Check each line of the entries for "after" and report the ones that have it.

── DATA TO USE

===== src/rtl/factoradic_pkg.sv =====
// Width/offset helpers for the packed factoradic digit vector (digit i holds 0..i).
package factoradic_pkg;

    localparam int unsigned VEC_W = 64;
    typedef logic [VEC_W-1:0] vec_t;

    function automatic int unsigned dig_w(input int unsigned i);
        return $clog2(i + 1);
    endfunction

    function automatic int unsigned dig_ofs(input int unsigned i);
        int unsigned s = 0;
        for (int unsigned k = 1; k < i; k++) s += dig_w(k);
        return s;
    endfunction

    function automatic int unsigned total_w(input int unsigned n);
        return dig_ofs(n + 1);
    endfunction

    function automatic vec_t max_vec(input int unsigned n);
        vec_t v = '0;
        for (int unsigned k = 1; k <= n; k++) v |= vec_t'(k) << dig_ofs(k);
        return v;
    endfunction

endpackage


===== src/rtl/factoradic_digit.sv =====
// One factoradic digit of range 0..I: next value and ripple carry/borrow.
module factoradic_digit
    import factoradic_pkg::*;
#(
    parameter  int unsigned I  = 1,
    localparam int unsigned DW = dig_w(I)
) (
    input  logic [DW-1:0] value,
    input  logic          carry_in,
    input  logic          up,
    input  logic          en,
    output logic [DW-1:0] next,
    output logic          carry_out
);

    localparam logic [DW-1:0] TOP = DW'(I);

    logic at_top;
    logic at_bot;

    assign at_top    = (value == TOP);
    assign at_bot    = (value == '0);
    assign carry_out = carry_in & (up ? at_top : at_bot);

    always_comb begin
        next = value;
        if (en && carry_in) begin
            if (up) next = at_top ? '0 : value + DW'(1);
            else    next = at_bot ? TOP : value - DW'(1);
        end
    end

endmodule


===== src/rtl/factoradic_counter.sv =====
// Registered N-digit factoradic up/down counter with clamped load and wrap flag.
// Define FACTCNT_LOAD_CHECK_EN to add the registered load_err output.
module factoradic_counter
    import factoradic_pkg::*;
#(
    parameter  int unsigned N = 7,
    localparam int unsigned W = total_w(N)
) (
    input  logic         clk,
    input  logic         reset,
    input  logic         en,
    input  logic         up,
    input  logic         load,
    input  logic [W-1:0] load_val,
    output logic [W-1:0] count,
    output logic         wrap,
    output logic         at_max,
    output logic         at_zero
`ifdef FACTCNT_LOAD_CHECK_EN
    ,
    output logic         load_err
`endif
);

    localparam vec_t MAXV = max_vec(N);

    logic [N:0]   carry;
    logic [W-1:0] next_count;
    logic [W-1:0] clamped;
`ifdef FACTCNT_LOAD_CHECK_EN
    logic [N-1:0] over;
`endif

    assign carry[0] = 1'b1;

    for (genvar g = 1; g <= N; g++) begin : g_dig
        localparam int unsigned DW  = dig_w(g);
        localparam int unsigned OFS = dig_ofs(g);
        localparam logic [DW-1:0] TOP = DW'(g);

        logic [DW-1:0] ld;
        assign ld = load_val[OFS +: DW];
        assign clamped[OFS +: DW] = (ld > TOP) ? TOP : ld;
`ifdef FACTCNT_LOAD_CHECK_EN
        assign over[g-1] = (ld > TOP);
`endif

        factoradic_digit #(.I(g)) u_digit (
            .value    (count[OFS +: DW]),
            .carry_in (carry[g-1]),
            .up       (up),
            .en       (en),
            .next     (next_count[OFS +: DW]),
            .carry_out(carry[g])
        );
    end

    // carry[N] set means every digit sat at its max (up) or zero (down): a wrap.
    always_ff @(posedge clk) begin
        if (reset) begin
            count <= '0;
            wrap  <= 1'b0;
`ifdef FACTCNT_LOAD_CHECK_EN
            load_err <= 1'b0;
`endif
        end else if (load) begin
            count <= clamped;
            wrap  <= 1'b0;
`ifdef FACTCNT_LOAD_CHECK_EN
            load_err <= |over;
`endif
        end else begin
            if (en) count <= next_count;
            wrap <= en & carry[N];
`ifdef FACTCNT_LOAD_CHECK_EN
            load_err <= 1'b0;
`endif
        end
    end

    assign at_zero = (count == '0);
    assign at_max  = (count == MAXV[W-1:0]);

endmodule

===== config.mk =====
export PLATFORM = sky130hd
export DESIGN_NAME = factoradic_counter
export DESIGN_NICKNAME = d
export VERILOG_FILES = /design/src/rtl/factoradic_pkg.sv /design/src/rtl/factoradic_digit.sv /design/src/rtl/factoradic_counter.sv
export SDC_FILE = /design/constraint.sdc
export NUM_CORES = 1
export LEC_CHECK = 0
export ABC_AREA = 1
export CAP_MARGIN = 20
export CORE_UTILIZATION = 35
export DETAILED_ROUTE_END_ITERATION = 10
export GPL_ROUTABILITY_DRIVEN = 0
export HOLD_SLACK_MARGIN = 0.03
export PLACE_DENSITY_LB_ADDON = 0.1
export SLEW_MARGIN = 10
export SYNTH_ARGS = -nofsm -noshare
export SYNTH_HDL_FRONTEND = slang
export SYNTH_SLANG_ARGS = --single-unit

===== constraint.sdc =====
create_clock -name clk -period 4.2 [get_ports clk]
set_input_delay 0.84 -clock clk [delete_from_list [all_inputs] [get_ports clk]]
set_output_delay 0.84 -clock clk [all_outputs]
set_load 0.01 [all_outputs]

────
── DATA TO USE

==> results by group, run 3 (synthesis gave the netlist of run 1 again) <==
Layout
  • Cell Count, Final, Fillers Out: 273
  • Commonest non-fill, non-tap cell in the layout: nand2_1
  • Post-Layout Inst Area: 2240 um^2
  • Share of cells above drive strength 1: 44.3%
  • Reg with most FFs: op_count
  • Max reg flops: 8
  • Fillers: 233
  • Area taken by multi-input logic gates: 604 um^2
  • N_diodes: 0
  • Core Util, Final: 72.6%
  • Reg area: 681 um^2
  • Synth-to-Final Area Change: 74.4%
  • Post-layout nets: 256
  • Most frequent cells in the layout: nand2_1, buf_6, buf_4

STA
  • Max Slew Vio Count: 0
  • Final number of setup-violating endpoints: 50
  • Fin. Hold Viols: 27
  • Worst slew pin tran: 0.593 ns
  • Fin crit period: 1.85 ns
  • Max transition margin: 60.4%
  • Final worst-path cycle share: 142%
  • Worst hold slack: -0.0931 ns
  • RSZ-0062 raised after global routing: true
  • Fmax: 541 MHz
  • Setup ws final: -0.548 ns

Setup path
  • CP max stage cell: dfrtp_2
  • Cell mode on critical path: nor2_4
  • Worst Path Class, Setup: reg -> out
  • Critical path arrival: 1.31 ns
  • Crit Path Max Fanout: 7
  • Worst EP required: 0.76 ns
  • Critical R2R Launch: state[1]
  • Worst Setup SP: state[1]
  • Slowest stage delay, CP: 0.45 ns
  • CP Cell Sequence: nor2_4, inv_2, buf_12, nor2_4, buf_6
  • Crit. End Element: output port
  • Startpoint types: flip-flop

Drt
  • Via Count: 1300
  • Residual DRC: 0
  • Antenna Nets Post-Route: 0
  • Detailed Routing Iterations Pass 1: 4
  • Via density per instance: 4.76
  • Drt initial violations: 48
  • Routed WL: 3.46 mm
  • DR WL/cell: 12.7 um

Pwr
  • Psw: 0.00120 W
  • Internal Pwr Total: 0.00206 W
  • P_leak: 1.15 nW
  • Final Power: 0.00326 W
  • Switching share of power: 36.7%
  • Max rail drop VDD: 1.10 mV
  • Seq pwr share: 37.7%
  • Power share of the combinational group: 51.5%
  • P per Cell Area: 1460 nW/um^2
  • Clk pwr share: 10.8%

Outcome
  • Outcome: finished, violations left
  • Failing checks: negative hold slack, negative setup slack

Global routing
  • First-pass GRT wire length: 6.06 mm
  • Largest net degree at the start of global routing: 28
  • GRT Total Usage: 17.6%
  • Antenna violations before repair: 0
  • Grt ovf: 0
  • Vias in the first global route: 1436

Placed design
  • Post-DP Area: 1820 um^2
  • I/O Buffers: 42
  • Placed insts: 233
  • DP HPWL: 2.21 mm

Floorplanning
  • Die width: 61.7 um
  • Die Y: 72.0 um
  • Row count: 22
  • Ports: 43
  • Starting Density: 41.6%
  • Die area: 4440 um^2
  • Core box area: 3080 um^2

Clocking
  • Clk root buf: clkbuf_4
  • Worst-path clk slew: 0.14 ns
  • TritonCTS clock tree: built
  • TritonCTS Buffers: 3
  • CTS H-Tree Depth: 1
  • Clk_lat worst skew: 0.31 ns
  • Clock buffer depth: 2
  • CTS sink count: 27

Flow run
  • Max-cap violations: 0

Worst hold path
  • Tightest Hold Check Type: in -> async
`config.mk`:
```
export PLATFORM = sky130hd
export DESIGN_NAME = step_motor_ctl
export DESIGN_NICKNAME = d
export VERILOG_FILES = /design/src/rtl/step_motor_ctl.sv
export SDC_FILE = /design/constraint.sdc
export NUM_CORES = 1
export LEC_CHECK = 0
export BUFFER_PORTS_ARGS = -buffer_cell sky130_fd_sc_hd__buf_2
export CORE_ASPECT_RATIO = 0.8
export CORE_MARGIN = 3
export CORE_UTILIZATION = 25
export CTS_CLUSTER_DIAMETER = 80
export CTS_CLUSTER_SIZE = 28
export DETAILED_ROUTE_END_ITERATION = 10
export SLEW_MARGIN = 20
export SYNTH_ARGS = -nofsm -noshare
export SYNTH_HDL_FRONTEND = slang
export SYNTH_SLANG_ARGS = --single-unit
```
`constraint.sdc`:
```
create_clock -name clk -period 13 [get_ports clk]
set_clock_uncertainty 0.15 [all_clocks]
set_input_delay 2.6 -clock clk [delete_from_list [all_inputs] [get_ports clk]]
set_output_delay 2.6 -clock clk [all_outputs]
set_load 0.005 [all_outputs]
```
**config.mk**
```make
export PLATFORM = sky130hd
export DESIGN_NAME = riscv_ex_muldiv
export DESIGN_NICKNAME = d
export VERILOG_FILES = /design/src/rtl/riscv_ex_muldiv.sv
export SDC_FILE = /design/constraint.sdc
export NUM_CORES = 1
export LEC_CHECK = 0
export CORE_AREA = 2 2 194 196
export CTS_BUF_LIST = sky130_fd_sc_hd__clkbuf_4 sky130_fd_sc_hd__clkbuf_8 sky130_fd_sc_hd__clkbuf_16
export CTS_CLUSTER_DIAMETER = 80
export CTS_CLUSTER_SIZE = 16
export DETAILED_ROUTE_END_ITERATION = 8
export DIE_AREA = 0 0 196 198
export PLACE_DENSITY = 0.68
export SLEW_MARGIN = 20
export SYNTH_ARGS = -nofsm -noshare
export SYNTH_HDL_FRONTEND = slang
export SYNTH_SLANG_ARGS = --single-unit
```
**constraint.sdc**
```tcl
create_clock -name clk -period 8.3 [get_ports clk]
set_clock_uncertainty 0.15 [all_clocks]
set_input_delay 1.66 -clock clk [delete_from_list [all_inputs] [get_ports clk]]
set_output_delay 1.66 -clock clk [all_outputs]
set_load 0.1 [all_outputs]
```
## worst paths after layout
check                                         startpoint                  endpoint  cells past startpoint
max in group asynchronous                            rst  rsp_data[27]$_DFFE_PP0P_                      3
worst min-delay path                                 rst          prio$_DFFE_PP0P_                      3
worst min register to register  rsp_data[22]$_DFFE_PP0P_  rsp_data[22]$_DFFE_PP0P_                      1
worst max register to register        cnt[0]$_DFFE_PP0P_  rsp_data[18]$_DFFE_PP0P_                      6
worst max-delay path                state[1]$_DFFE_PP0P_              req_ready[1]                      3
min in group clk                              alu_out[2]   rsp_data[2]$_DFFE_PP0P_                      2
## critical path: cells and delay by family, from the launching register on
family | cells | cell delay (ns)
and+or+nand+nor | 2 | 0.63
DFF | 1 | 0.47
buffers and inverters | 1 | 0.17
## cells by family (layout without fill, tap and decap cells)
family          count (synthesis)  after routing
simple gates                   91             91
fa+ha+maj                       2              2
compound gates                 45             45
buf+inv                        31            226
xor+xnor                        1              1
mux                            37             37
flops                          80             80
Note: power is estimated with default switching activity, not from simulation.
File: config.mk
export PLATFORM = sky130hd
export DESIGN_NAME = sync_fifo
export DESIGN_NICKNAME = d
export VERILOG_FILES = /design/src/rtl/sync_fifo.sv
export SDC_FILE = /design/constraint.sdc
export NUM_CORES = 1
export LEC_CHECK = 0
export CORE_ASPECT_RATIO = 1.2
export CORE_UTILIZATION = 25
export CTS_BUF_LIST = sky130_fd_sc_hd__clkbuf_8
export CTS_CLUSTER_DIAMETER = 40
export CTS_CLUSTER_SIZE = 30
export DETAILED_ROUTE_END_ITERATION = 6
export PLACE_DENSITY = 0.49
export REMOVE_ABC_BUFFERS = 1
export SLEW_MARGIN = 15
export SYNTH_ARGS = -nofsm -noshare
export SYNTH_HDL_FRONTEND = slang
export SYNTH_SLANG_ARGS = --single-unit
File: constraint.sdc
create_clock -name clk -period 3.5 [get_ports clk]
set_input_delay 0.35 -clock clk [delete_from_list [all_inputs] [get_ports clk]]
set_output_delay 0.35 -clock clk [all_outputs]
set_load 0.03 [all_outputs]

────

RESPONSE FOR THIS EXERCISE |
  • RSZ-0062 raised after global routing: true
## worst paths after layout
family          count (synthesis)  after routing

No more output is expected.